This lesson is still being designed and assembled (Pre-Alpha version)

# Counting Tokens in Text

## Overview

Teaching: 0 min
Exercises: 0 min
Questions
• How can I count tokens in text?

Objectives
• Learn how to count tokens in text.

## Counting tokens in text

You can also do other useful things like count the number of tokens in a text, determine the number and percentage count of particular tokens and plot the count distributions as a graph. To do this we have to import the `FreqDist` class from the NLTK `probability` package. When calling this class, a list of tokens from a text or corpus needs to be specified as a parameter in brackets.

``````from nltk.probability import FreqDist
fdist = FreqDist(lower_india_tokens)
fdist
``````
``````FreqDist({'the': 5923, ',': 5332, '.': 5258, 'of': 4062, 'and': 2118, 'in': 2117, 'to': 1891, 'is': 1124, 'a': 1049, 'that': 816, ...})
``````

The results show the top most frequent tokens and their frequency count.
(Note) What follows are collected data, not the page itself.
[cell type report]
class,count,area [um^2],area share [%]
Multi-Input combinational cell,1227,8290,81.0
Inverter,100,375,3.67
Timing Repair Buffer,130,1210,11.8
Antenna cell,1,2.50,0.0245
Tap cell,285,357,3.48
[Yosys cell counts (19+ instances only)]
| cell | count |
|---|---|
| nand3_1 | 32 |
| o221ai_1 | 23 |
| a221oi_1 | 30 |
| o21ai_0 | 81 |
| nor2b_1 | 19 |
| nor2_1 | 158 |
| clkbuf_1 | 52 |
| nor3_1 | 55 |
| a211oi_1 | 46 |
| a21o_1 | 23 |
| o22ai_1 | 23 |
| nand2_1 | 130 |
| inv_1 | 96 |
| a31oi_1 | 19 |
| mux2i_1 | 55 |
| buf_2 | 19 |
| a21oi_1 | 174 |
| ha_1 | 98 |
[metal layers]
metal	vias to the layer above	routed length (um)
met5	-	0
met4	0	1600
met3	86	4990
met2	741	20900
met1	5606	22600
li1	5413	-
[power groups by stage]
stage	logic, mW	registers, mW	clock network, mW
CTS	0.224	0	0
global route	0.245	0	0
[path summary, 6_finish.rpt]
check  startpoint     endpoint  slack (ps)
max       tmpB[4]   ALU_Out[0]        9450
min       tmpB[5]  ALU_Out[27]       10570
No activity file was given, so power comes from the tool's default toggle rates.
### config.mk
export PLATFORM = sky130hd
export DESIGN_NAME = finalOutput
export DESIGN_NICKNAME = finalOutput
export VERILOG_FILES = /design/flow/design.v
export SDC_FILE = /design/flow/constraint.sdc
export NUM_CORES = 4
export LEC_CHECK = 1
export CORE_UTILIZATION = 30
### constraint.sdc
current_design finalOutput

set clk_period 1.2
set clk_io_pct 0.2

create_clock -name clk0 -period $clk_period [get_ports {Start_Stop}]
create_clock -name clk1 -period $clk_period [get_ports {clock}]

set non_clock_inputs [all_inputs -no_clocks]
set_input_delay [expr $clk_period * $clk_io_pct] -clock clk0 $non_clock_inputs
set_output_delay [expr $clk_period * $clk_io_pct] -clock clk0 [all_outputs]
==> /design/flow/design.v <==
module uart_baud(
    Clk,
    Rst_n,
    Tick,
    BaudRate
);
input Clk;
input Rst_n;
input [15:0] BaudRate;
output Tick;
reg [15:0] baudRateReg = 16'd0;  
always @(posedge Clk or negedge Rst_n)
begin
    if (!Rst_n) baudRateReg <= 16'd0;
    else if (Tick) baudRateReg <= 16'd0;
    else baudRateReg <= baudRateReg + 1'b1;
end
assign Tick = (baudRateReg == BaudRate);
endmodule
module uart_main(
Clk ,
Rst_n ,
Tx ,
TxData ,
RxData ,
);
input Clk ;
input Rst_n ;
input [7:0] TxData ;
output Tx ;
output [7:0] RxData ;
wire RxDone ;
wire TxDone ;
wire tick ;
wire TxEn ;
wire RxEn ;
wire [3:0] NBits ;
wire [15:0] BaudRate ;
reg Rx ;
assign RxEn = 1'b1;
assign TxEn = 1'b1;
assign BaudRate = 2'd2;
assign NBits = 4'b1000;
always@(posedge tick)
Rx <= Tx;
uart_rx RX(.Clk(Clk) ,.Rst_n(Rst_n) ,.RxEn(RxEn) ,.RxData(RxData) ,.RxDone(RxDone) ,.Rx(Rx) ,.Tick(tick) ,.NBits(NBits));
uart_tx TX(.Clk(Clk) ,.Rst_n(Rst_n) ,.TxEn(TxEn) ,.TxData(TxData) ,.TxDone(TxDone) ,.Tick(tick) ,.NBits(NBits),.Tx(Tx));
uart_baud BAUDGEN(.Clk(Clk) ,.Rst_n(Rst_n) ,.Tick(tick) ,.BaudRate(BaudRate));
endmodule
module uart_rx(
    Clk,
    Rst_n,
    RxEn,
    RxData,
    RxDone,
    Rx,
    Tick,
    NBits
);
input Clk, Rst_n, RxEn, Rx, Tick;
input [3:0] NBits;
output RxDone;
output [7:0] RxData;
parameter IDLE = 1'b0, READ = 1'b1;
reg [1:0] State, Next;
reg read_enable = 1'b1;
reg start_bit = 1'b1;
reg RxDone = 1'b0;
reg [4:0] Bit = 5'b00000;
reg [1:0] counter = 2'b00;
reg [7:0] Read_data = 8'b00000000;
reg [7:0] RxData;
always @ (posedge Clk or negedge Rst_n)
    if (!Rst_n) State <= IDLE;
    else State <= Next;
always @ (State or Rx or RxEn or RxDone)
begin
    case(State)
        IDLE: if(!Rx & RxEn) Next = READ;
        READ: if(RxDone) Next = IDLE;
        default: Next = IDLE;
    endcase
end
always @ (State or RxDone)
begin
    case (State)
        READ: read_enable <= 1'b1;
        IDLE: read_enable <= 1'b0;
    endcase
end
always @ (posedge Tick)
begin
    if (read_enable)
    begin
        RxDone <= 1'b0;
        counter <= counter+1;
        if ((counter == 2'b11) & (start_bit))
        begin
            start_bit <= 1'b0;
            counter <= 2'b00;
        end
        if ((counter == 2'b11) & (!start_bit) & (Bit < NBits-1))
        begin
            Bit <= Bit+1;
            Read_data <= {Rx, Read_data[7:1]};
            counter <= 2'b00;
        end
        if ((counter == 2'b11) & (Bit == NBits-1) & (Rx))
        begin
            Bit <= 4'b0000;
            RxDone <= 1'b1;
            counter <= 2'b00;
            start_bit <= 1'b1;
        end
    end
end
always @ (posedge Clk)
begin
    if (NBits == 4'b1000) RxData <= Read_data;
    else if (NBits == 4'b0111) RxData <= {1'b0, Read_data[7:1]};
    else if (NBits == 4'b0110) RxData <= {1'b0, 1'b0, Read_data[7:2]};
end
endmodule
module uart_tx(
    Clk,
    Rst_n,
    TxEn,
    TxData,
    TxDone,
    Tx,
    Tick,
    NBits
);
input Clk, Rst_n, TxEn, Tick;
input [3:0] NBits;
input [7:0] TxData;
output reg Tx;
output TxDone;
parameter IDLE = 1'b0, WRITE = 1'b1;
reg State, Next;
reg TxDone = 1'b0;
reg write_enable = 1'b0;
reg start_bit = 1'b1;
reg stop_bit = 1'b0;
reg [4:0] Bit = 5'b00000;
reg [1:0] counter = 2'b00;
reg [7:0] in_data = 8'b00000000;
reg [1:0] R_edge;
wire D_edge;
always @ (posedge Clk or negedge Rst_n)
begin
    if (!Rst_n) State <= IDLE;
    else State <= Next;
end
always @ (State or D_edge or TxData or TxDone)
begin
    case(State)
        IDLE: if(D_edge) Next = WRITE;
              else Next = IDLE;
        WRITE: if(TxDone) Next = IDLE;
               else Next = WRITE;
        default: Next = IDLE;
    endcase
end
always @ (State)
begin
    case (State)
        WRITE: write_enable <= 1'b1;
        IDLE: write_enable <= 1'b0;
    endcase
end
always @ (posedge Tick)
begin
    if (write_enable)
    begin
        counter <= counter+1;
        if(start_bit & !stop_bit)
        begin
            Tx <= 1'b0;
            in_data <= TxData;
        end
        if ((counter == 2'b11) & (start_bit))
        begin
            start_bit <= 1'b0;
            Tx <= in_data[0];
            in_data <= {1'b0, in_data[7:1]};
        end
        if ((counter == 2'b11) & (!start_bit) & (Bit < NBits-1))
        begin
            in_data <= {1'b0, in_data[7:1]};
            Bit <= Bit+1;
            Tx <= in_data[0];
            start_bit <= 1'b0;
            counter <= 2'b00;
        end
        if ((counter == 2'b11) & (Bit == NBits-1) & (!stop_bit))
        begin
            Tx <= 1'b1;
            counter <= 2'b00;
            stop_bit <= 1'b1;
        end
        if ((counter == 2'b11) & (Bit == NBits-1) & (stop_bit))
        begin
            Bit <= 4'b0000;
            TxDone <= 1'b1;
            counter <= 2'b00;
        end
    end
end
always @ (posedge Clk or negedge Rst_n)
begin
    if(!Rst_n) R_edge <= 2'b00;
    else R_edge <= {R_edge[0], TxEn};
end
assign D_edge = !R_edge[1] & R_edge[0];
endmodule
==> /design/flow/run.sh <==
#!/bin/bash
# OpenROAD 26Q1-2900-gdf79404cd8, Yosys 0.63+post, stock flow scripts
make -C /OpenROAD-flow-scripts/flow DESIGN_CONFIG=/design/flow/config.mk WORK_HOME=/design/flow/orfs finish
==> /design/flow/config.mk <==
export PLATFORM = sky130hd
export DESIGN_NAME = uart_main
export DESIGN_NICKNAME = uart_main
export VERILOG_FILES = /design/flow/design.v
export SDC_FILE = /design/flow/constraint.sdc
export NUM_CORES = 4
export LEC_CHECK = 1
export CORE_UTILIZATION = 30
==> /design/flow/constraint.sdc <==
current_design uart_main

set clk_period 3.5
set clk_io_pct 0.2

create_clock -name clk0 -period $clk_period [get_ports {Clk}]

set non_clock_inputs [all_inputs -no_clocks]
set_input_delay [expr $clk_period * $clk_io_pct] -clock clk0 $non_clock_inputs
set_output_delay [expr $clk_period * $clk_io_pct] -clock clk0 [all_outputs]
==> out/metrics.csv <==
metric;value;unit
Rows;33;
clock-pin slew on the worst setup and hold paths;0.09;ns
Synth flops;66;
overflow left after global routing;0;
setup violators final;0;
Highest Signal Layer;met4;
Avg Cell Area, Syn;13.93;um^2
worst setup path endpoint;BAUDGEN.baudRateReg[1];
tally of max-capacitance violations;0;
largest net degree at the start of global routing;27;
first-pass GRT wire length;6.085;mm
Layout area overhead;15.73;%
DRT antenna net count;0;
hold bufs inserted after CTS;0;
Routed Wire Length;3.486;mm
clk latency of the worst-skew pair;0.27;ns
r2r setup slk;1.63;ns
H-Tree Depth;1;
met3 routed WL;132;um
Hold Fails Final Rpt;0;
DRC errors left;0;
Port Buffer Count;18;
WL per Instance;11.03;um
Die Y;94.69;um
comb area leader;simple AND/OR/NAND/NOR gates;
Fillers;790;
router iterations before antenna repair;4;
layout cell share with drive strength beyond 1;9.005;%
setup TNS;0;ns
leakage dissipation;1.111;nW
Least-Margin Pin Slew;0.7646;ns
clock root buffer;clkbuf_8;
initial antenna violation count;0;
Max Slew Vio Count;0;
gr usage total;8.743;%
WP data arrival;2.03;ns
Finished Core Util;36.12;%
outcome;finished clean;
Achievable Freq;0.5358;GHz
met1 wire length;1.880;mm
count of unclocked register or latch pins;38;
CP Data Required Time;3.67;ns
Critical Path Start Type;flop;
Mapped Area;2577;um^2
total CTS buffers;3;
RSZ-0062 raised after global routing;no;
die footprint;8966;um^2
CP max FO;26;
n_diodes;0;
routed via count;1373;
core footprint;8258;um^2
critical path startpoint;BAUDGEN.baudRateReg[0];
Reg2Reg Depth;6;
Adder Area Share;2.913;%
synthesis warning total;4;
Layout Skew;0.003609;ns
clk buf depth;2;
CP Class;flop to flop;
FP Core Util;31.21;%
area fraction in mux cells;3.058;%
routed wl met2;1.429;mm
Post-Synthesis Cells;185;
Simple-Gate Fraction of Synth Area;14.08;%
HPWL after detailed placement;2.491;mm
ys cells;185;
YS chip area;2577;um^2
synth unique cells;33;
Crit Reg-Reg Endpoint;BAUDGEN.baudRateReg[1];
minimum clock period;1.866;ns
Die X-Extent;94.69;um
worst reg2reg startpoint;BAUDGEN.baudRateReg[0];
vias in the first global route;1287;
Via density;4.345;
yosys aoi share;2.621;%
P per Cell Area;202.0;nW/um^2
tool warnings;26;
IO Pins;19;
# Post-CTS Setup Buffers;0;
Final GP Congestion;0.7952;
period utilization;53.32;%
endpoints left unconstrained;81;
critical path capture point type;flop;
Slew Limit Headroom;49.03;%
worst vdd rail ir drop;0.1760;mV
CTS tree;built;
area fraction in xor and xnor cells;6.796;%
Hold/Removal Path Class;flop to flop;
DRT iter0 DRCs;67;
post-CTS resize count;0;
metal layers:
metal | vias to the layer above | global-route usage [%]
li1 | 713 | -
met1 | 629 | 16.21
met2 | 26 | 11.63
met3 | 5 | 1.307
met4 | 0 | 0.8838
met5 | - | 0
cells in the mapped netlist:
library cell | number | area share (%)
or3_4 | 1 | 0.44
dlxtn_1 | 1 | 0.58
a21oi_1 | 2 | 0.39
nor4_1 | 9 | 2.2
or3b_4 | 1 | 0.44
nor3_1 | 8 | 1.6
nor4b_1 | 2 | 0.68
mux2_2 | 7 | 3.1
a31oi_1 | 1 | 0.24
nor3b_2 | 1 | 0.49
and3_1 | 1 | 0.24
xor2_1 | 12 | 4.1
nor2_2 | 1 | 0.24
nor2b_1 | 2 | 0.49
and4_1 | 1 | 0.34
inv_1 | 9 | 1.3
o21a_1 | 3 | 0.87
nand3_1 | 10 | 1.9
nand2_1 | 7 | 1.0
o21ai_0 | 2 | 0.39
nand4_1 | 3 | 0.73
a22oi_2 | 1 | 0.49
dfxtp_1 | 9 | 7.0
edfxtp_1 | 36 | 42
dfrtp_1 | 20 | 19
and2_1 | 2 | 0.49
nor3b_1 | 2 | 0.58
ha_1 | 6 | 2.9
xnor2_1 | 8 | 2.7
or3b_2 | 1 | 0.34
conb_1 | 2 | 0.29
nor2_1 | 13 | 1.9
o22ai_1 | 1 | 0.24
critical path, cell delays in order, from the launching register on:
cell	delay [ns]
dfrtp_1	0.43
inv_1	0.07
ha_1	0.14
nor4b_1	0.21
and4_1	0.51
buf_4	0.34
nor2_1	0.06
sequential cells by signal, summed over array words and instances, names as in the netlist:
| register | cells |
|---|---|
| TX.in_data | 8 |
| RX.Next | 1 |
| RX.RxDone | 1 |
| Rx | 1 |
| RX.start_bit | 1 |
| BAUDGEN.baudRateReg | 16 |
| TX.R_edge | 2 |
| RX.RxData | 8 |
| TX.Tx | 1 |
| RX.Read_data | 8 |
| TX.counter | 2 |
| RX.State | 1 |
| RX.Bit | 5 |
| TX.State | 1 |
| TX.stop_bit | 1 |
| TX.Bit | 5 |
| RX.counter | 2 |
| TX.TxDone | 1 |
| TX.start_bit | 1 |
report_power, final:
group	total (W)	internal (W)	switching (W)
registers	0.000329	0.000327	0.00000159
logic	0.0000231	0.0000130	0.0000101
clock network	0.000251	0.000153	0.0000978
total	0.000603	0.000493	0.000109
cell usage in the layout, fill, tap and decap left out, types with 2 or more instances in the layout:
| master | n |
|---|---|
| o21ai_0 | 2 |
| a21oi_1 | 2 |
| nor4_1 | 9 |
| nor4b_1 | 2 |
| buf_4 | 2 |
| xnor2_1 | 8 |
| nor3b_1 | 2 |
| nand4_1 | 3 |
| and2_1 | 2 |
| nor2_1 | 13 |
| mux2_2 | 7 |
| dfxtp_1 | 9 |
| conb_1 | 4 |
| nand2_1 | 7 |
| nor3_1 | 8 |
| nand3_1 | 10 |
| ha_1 | 6 |
| edfxtp_1 | 36 |
| dfrtp_1 | 20 |
| xor2_1 | 12 |
| nor2b_1 | 2 |
| clkdlybuf4s50_1 | 18 |
| o21a_1 | 3 |
| inv_1 | 9 |
| clkbuf_8 | 3 |
how the worst min path moves through the flow:
stage             from           end  depth (start not counted)
6_report  TX.R_edge[0]  TX.R_edge[1]                          0
5_1_grt   TX.R_edge[0]  TX.R_edge[1]                          0
4_1_cts   TX.R_edge[0]  TX.R_edge[1]                          0
final cells by class:
class	instances	area [um^2]	share of cell area, %
clock buffers	3	41.29	1.384
well taps	105	131.4	4.404
inverters	9	33.78	1.133
repair buffers	20	195.2	6.544
multi-input cells	112	774.5	25.96
clock inverters	1	30.03	1.007
flip-flops and latches	66	1777	59.56
kinds of logic (layout without fill, tap and decap cells):
family	after synthesis	after routing
fa+ha+maj	6	6
flops	65	65
buf+inv	9	33
latches	1	1
compound gates	10	10
simple gates	65	65
mux	7	7
xor+xnor	20	20
other cells	2	4
through the flow:
step | cell area [um^2] | setup slack [ns] | power [W] | hold WS (ns) | cells
global placement | 2912 | 1.650 | 0.0003589 | 0.3674 | 312
finish | 2983 | 1.634 | 0.0006026 | 0.3894 | 316
CTS | 2983 | 1.598 | 0.0006136 | 0.3969 | 316
detailed placement | 2912 | 1.630 | 0.0003590 | 0.3686 | 312
global route | 2983 | 1.433 | 0.0006287 | 0.4167 | 316
floorplan | 2585 | 1.811 | 0.0003421 | 0.3540 | 187
Power figures rest on the tool's default switching activity, not on a simulated workload.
We can count the total number of tokens in a corpus using the `N()` method:

``````fdist.N()
``````
``````93571
``````

And count the number of times a token appears in a corpus:

``````fdist['she']
``````
``````26
``````

We can also determine the relative frequency of a token in a corpus, so what % of the corpus a term is:

``````fdist.freq('she')
``````
``````0.0002778638680787851
``````

If you have a list of tokens created using regular expression matching as in the previous section and you’d like to count them then you can also simply count the length of the list:

``````len(womaen_strings)
``````
``````43
``````

Frequency counts of tokens are useful to compare different corpora in terms of occurrences of different words or expressions, for example in order to see if a word appears a lot rarer in one corpus versus another. Counts of tokens, documents and a entire corpus can also be used to compute simple pairwise document similarity of two documents (e.g. see Jana Vembunarayanan’s blogpost for a hands-on example of how to do that).

## Key Points

• To count tokens, one can make use of NLTK’s `FreqDist` class from the `probability` package. The `N()` method can then be used to count how many tokens a text or corpus contains.

• Counts for a specific token can be obtained using `fdist["token"]`.